In Italia le fake news sulla Brexit battono quelle sul Covid – .

In Europa, la diffusione di fake news che provocano disinformazione dipende in modo significativo dal tema in questione, ma anche dal Paese, con notevoli differenze tra Italia, Francia, Germania e Regno Unito: lo scopre lo studio dell’Università Ca’ Foscari di Venezia pubblicato sulla rivista Plos One, che analizzava l’attività tra il 2019 e il 2021 sull’allora Twitter, soffermandosi su temi come il Coronavirus, i vaccini anti-Covid e la Brexit. I risultati indicano che nel nostro Paese la disinformazione riguarda meno che in altri casi di Covid e Coronavirus, ma è più problematica per temi come la Brexit: ciò sottolinea come le iniziative messe in atto per contrastare questi fenomeni debbano tenere conto dei diversi contesti e fattori culturali se si vogliono essere davvero efficaci.

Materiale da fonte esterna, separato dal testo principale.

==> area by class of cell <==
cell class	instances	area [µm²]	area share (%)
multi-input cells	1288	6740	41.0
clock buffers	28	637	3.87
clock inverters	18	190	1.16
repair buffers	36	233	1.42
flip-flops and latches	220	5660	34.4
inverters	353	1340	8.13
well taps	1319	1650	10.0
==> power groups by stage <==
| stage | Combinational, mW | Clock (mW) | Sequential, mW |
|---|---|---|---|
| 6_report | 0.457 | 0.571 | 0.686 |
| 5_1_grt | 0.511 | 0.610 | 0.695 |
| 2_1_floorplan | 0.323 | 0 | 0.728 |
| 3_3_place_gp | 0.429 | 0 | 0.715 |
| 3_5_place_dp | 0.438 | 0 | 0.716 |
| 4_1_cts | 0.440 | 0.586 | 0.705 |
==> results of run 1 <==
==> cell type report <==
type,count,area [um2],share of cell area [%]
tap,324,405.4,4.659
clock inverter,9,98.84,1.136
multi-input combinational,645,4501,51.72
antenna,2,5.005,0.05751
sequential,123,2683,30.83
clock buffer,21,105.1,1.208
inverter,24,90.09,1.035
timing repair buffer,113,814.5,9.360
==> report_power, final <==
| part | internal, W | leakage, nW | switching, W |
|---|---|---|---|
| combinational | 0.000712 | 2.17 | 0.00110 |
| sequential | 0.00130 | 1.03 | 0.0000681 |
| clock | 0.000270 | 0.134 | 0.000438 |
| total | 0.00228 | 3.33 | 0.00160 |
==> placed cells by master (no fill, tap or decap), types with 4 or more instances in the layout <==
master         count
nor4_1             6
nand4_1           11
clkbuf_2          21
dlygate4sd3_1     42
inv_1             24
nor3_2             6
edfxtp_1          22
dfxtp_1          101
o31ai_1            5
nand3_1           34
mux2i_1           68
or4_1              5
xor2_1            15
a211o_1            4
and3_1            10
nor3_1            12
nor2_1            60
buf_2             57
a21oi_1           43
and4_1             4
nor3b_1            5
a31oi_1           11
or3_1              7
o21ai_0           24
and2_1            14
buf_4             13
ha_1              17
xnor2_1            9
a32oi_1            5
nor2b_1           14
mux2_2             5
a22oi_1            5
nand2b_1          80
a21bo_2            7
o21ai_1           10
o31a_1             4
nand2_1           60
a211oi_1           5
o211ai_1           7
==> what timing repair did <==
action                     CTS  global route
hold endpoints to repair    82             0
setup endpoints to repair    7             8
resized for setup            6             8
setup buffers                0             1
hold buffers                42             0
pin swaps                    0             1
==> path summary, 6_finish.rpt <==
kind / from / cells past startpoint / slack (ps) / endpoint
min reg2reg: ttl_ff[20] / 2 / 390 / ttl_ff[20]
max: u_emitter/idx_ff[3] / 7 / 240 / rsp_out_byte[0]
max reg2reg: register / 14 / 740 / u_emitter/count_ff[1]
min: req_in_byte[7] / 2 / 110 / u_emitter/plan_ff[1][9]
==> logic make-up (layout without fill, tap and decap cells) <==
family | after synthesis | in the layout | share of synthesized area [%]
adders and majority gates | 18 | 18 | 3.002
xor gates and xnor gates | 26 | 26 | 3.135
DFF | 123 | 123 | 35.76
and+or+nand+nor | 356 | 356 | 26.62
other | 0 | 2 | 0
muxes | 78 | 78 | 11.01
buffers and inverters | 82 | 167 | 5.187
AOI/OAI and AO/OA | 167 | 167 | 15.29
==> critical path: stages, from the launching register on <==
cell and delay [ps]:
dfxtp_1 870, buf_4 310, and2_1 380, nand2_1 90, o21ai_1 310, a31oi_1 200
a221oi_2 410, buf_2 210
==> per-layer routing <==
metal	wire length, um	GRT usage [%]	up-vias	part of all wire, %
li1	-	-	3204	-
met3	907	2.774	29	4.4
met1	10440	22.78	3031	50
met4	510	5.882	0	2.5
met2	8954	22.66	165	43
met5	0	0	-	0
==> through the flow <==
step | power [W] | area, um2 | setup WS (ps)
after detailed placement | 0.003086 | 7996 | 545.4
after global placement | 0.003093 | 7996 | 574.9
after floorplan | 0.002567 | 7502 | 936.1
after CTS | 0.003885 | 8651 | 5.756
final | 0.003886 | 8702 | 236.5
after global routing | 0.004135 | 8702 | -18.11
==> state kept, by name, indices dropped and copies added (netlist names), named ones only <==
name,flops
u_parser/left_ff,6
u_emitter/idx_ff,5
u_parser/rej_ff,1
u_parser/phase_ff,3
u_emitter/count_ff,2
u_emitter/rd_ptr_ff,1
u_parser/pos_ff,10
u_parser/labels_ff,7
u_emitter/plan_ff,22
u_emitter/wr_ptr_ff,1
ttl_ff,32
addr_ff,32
===== src/rtl/core/qvr_div.sv =====
module qvr_div #(
  parameter int RW = 54,
  parameter int DW = 35,
  parameter int QB = 17
) (
  input  logic          clk,
  input  logic          en,
  input  logic [RW-1:0] n2,
  input  logic [DW-1:0] d2,
  input  logic          neg,
  output logic [QB-1:0] q,
  output logic          ovf,
  output logic          neg_o
);

  logic [RW-1:0] rem_r [QB];
  logic [DW-1:0] d2_r  [QB];
  logic [QB-1:0] q_r   [QB];
  logic          ovf_r [QB];
  logic          neg_r [QB];

  for (genvar k = 0; k < QB; k++) begin : g_stage
    logic [RW-1:0] rem_in;
    logic [DW-1:0] d2_in;
    logic [QB-1:0] q_in;
    logic          ovf_in;
    logic          neg_in;
    logic          ge;
    logic [RW-1:0] rem_nxt;
    logic [QB-1:0] q_nxt;

    if (k == 0) begin : g_first
      assign rem_in = n2;
      assign d2_in  = d2;
      assign q_in   = '0;
      assign ovf_in = ((n2 >> QB) >= RW'(d2));
      assign neg_in = neg;
    end else begin : g_next
      assign rem_in = rem_r[k-1];
      assign d2_in  = d2_r[k-1];
      assign q_in   = q_r[k-1];
      assign ovf_in = ovf_r[k-1];
      assign neg_in = neg_r[k-1];
    end

    // restoring step on quotient bit QB-1-k
    always_comb begin
      ge      = ((rem_in >> (QB - 1 - k)) >= RW'(d2_in));
      rem_nxt = ge ? rem_in - (RW'(d2_in) << (QB - 1 - k)) : rem_in;
      q_nxt   = {q_in[QB-2:0], ge};
    end

    always_ff @(posedge clk) begin
      if (en) begin
        rem_r[k] <= rem_nxt;
        d2_r[k]  <= d2_in;
        q_r[k]   <= q_nxt;
        ovf_r[k] <= ovf_in;
        neg_r[k] <= neg_in;
      end
    end
  end

  assign q     = q_r[QB-1];
  assign ovf   = ovf_r[QB-1];
  assign neg_o = neg_r[QB-1];

endmodule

“I dati indicano che la maggioranza delle persone utilizza solo fonti ritenute affidabili”, dice all’ANSA Alessandro Galeazzi, coautore insieme ad Anees Baqir dello studio coordinato da Fabiana Zollo, “cosa abbastanza comune su tutti i social network anche perché fortunatamente, ci sono più fonti attendibili che inaffidabili, mentre una piccola parte si basa solo su fonti inattendibili: di solito le persone stanno da una parte o dall’altra, la via di mezzo è più rara”.

Le fonti giornalistiche sono state classificate come affidabili o meno in base al punteggio NewsGuard, uno strumento che valuta l’affidabilità dei giornali. Nel complesso, la Germania è stato il paese con il più alto rapporto tra retweet di notizie inaffidabili e attendibili, seguito da Francia, Italia e Regno Unito. Guardando nel dettaglio i diversi argomenti, l’Italia registra la percentuale più bassa di retweet di notizie discutibili sul tema Coronavirus, ma è invece al primo posto per l’utilizzo di fonti non sicure sulla Brexit.

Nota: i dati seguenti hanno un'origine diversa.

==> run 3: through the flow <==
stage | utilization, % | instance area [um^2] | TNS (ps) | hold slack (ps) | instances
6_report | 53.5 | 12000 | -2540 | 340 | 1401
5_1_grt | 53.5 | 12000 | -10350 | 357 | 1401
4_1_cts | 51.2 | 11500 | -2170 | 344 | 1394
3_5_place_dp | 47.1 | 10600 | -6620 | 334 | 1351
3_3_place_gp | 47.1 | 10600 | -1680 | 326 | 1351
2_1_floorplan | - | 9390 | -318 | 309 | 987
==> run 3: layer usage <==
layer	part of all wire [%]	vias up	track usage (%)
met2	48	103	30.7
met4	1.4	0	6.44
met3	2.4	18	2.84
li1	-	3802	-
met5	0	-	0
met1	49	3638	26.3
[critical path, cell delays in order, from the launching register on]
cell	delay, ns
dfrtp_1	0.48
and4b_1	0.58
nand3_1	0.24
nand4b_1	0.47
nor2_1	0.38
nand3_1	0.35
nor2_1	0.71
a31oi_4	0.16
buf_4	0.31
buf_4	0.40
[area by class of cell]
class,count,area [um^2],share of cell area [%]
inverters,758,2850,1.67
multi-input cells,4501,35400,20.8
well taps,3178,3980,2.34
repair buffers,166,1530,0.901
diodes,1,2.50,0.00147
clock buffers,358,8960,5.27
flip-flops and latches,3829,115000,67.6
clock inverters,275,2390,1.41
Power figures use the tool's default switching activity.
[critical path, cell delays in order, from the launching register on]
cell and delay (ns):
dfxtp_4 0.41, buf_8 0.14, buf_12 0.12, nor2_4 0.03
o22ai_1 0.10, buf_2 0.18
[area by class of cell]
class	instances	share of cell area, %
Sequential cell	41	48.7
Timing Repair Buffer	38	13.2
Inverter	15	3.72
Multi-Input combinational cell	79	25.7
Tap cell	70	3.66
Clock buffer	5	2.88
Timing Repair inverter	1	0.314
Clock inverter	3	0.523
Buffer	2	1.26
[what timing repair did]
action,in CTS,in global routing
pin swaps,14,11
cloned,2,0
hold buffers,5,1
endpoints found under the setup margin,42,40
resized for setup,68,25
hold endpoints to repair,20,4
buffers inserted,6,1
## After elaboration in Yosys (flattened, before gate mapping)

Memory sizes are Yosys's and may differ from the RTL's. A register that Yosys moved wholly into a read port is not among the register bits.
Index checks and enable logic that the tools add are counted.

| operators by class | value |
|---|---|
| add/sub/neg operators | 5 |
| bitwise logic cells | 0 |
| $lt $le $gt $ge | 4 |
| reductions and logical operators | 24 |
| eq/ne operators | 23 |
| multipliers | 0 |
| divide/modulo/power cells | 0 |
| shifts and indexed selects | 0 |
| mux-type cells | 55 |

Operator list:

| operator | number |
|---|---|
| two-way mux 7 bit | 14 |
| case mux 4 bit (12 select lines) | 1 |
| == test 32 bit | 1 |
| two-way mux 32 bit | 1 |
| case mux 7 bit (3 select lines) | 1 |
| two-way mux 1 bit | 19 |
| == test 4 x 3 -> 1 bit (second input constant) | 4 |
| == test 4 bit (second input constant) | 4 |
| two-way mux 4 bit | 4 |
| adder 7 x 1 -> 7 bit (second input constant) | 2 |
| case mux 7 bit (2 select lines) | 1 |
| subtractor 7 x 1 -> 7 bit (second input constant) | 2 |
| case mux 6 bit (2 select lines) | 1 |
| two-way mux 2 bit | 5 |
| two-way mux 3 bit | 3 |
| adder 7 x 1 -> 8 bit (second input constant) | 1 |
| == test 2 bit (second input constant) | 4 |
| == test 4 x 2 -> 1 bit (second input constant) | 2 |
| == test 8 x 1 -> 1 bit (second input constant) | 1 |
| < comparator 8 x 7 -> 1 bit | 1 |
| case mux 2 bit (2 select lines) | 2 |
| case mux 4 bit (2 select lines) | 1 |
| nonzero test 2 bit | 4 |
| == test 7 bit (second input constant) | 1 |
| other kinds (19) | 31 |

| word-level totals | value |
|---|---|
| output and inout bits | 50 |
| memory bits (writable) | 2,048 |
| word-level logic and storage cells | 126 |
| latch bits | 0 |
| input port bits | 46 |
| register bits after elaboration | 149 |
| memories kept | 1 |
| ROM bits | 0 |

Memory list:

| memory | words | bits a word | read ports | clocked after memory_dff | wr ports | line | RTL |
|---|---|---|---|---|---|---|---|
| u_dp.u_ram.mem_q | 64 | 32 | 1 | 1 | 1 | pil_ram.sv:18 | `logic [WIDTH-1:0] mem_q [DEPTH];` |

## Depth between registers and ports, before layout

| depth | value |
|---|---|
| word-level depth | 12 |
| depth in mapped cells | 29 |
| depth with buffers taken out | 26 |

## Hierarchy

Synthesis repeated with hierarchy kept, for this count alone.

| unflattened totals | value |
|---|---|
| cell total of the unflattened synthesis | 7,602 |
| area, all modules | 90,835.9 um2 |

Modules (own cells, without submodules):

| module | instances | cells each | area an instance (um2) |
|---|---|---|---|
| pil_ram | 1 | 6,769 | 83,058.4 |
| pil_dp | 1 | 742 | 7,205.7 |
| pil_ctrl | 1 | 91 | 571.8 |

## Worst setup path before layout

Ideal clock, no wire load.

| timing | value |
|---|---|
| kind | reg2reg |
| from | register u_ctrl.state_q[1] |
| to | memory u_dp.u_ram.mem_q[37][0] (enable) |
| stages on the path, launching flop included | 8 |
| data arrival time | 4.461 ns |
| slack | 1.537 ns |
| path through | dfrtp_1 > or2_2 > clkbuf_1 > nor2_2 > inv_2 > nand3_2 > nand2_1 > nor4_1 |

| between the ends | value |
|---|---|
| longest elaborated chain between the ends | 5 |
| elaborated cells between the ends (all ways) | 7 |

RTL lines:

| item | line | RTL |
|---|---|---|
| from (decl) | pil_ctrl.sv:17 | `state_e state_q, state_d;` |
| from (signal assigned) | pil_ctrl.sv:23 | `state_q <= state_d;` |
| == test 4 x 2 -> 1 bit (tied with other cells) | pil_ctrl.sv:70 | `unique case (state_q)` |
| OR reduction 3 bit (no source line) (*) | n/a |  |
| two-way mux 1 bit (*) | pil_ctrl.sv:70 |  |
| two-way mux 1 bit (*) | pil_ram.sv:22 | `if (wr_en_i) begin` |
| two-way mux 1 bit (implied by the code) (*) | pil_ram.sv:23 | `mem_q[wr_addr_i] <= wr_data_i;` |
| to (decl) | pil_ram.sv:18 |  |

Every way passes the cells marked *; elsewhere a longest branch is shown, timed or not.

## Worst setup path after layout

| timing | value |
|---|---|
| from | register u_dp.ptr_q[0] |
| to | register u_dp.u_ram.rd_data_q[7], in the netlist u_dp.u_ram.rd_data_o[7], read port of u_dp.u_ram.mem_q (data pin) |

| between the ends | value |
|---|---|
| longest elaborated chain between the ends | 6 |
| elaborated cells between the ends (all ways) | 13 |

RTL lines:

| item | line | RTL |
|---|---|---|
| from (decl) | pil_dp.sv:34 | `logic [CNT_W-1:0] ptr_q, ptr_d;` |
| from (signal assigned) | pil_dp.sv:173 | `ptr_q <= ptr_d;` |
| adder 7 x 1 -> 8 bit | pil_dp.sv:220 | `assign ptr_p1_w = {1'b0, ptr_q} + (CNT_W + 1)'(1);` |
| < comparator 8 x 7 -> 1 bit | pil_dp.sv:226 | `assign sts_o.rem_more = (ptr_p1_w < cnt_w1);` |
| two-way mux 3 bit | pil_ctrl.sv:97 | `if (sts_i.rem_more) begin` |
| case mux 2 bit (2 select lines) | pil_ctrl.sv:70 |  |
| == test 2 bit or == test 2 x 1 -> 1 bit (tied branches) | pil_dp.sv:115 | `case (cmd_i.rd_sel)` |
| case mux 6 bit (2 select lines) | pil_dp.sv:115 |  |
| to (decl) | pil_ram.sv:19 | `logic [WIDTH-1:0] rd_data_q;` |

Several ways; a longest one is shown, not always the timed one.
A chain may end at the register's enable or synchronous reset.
### config.mk
export PLATFORM = sky130hd
export DESIGN_NAME = msb_first_bit_field_packer_unit
export DESIGN_NICKNAME = d
export VERILOG_FILES = /design/src/design/mfbp_pkg.sv /design/src/design/mfbp_packer.sv /design/src/design/msb_first_bit_field_packer_unit.sv
export VERILOG_INCLUDE_DIRS = /design/src /design/src/design
export SDC_FILE = /design/constraint.sdc
export NUM_CORES = 1
export LEC_CHECK = 0
export BUFFER_PORTS_ARGS = -buffer_cell sky130_fd_sc_hd__buf_2
export CAP_MARGIN = 20
export CORE_UTILIZATION = 30
export CTS_BUF_LIST = sky130_fd_sc_hd__clkbuf_8
export CTS_CLUSTER_SIZE = 8
export DETAILED_ROUTE_END_ITERATION = 8
export SLEW_MARGIN = 0
export SYNTH_ARGS = -nofsm -noshare
export SYNTH_HDL_FRONTEND = slang
export SYNTH_SLANG_ARGS = --single-unit
### constraint.sdc
create_clock -name i_clk -period 5.3 [get_ports i_clk]
set_input_delay 0.53 -clock i_clk [delete_from_list [all_inputs] [get_ports i_clk]]
set_output_delay 0.53 -clock i_clk [all_outputs]
set_load 0.01 [all_outputs]
### src/design/msb_first_bit_field_packer_unit_macros.svh
// Assertion macros for the MSB-first bit field packer.
`ifndef MSB_FIRST_BIT_FIELD_PACKER_UNIT_MACROS_SVH
`define MSB_FIRST_BIT_FIELD_PACKER_UNIT_MACROS_SVH

// Same-cycle implication, disabled while reset is low.
`define MFBP_ASSERT_NOW(label, ante, cons, msg) \
    label: assert property (@(posedge i_clk) disable iff (!i_rst_n) \
        (ante) |-> (cons)) else $error(msg);

// Next-cycle implication, disabled while reset is low.
`define MFBP_ASSERT_NEXT(label, ante, cons, msg) \
    label: assert property (@(posedge i_clk) disable iff (!i_rst_n) \
        (ante) |=> (cons)) else $error(msg);

`endif

### src/design/mfbp_pkg.sv
// Shared types and constants for the MSB-first bit field packer.
package mfbp_pkg;

    localparam int MAX_FIELD_BITS_DEF = 32;
    localparam int MODE_W             = 2;
    localparam int WIDTH_W            = 6;
    localparam int VALUE_W            = 32;
    localparam int BYTE_W             = 8;
    localparam int BPOS_W             = 3;
    localparam int IN_DATA_W          = 40;

    typedef enum logic [MODE_W-1:0] {
        MODE_UNSIGNED = 2'd0,
        MODE_SIGNED   = 2'd1,
        MODE_FLUSH    = 2'd2
    } t_mode;

    typedef struct packed {
        logic [BPOS_W-1:0] bit_pos;
        logic [BYTE_W-1:0] partial;
    } t_pack_state;

endpackage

“L’idea è che contesti diversi possano reagire allo stesso intervento di disinformazione in modi diversi, per ragioni culturali, sociali, ecc.”, afferma Galeazzi. “Pertanto, i tentativi di coordinamento europeo per arginare la disinformazione dovrebbero tenere conto del fatto che esistono contesti culturali diversi – conclude il ricercatore – ed essere coerenti con questo fatto”.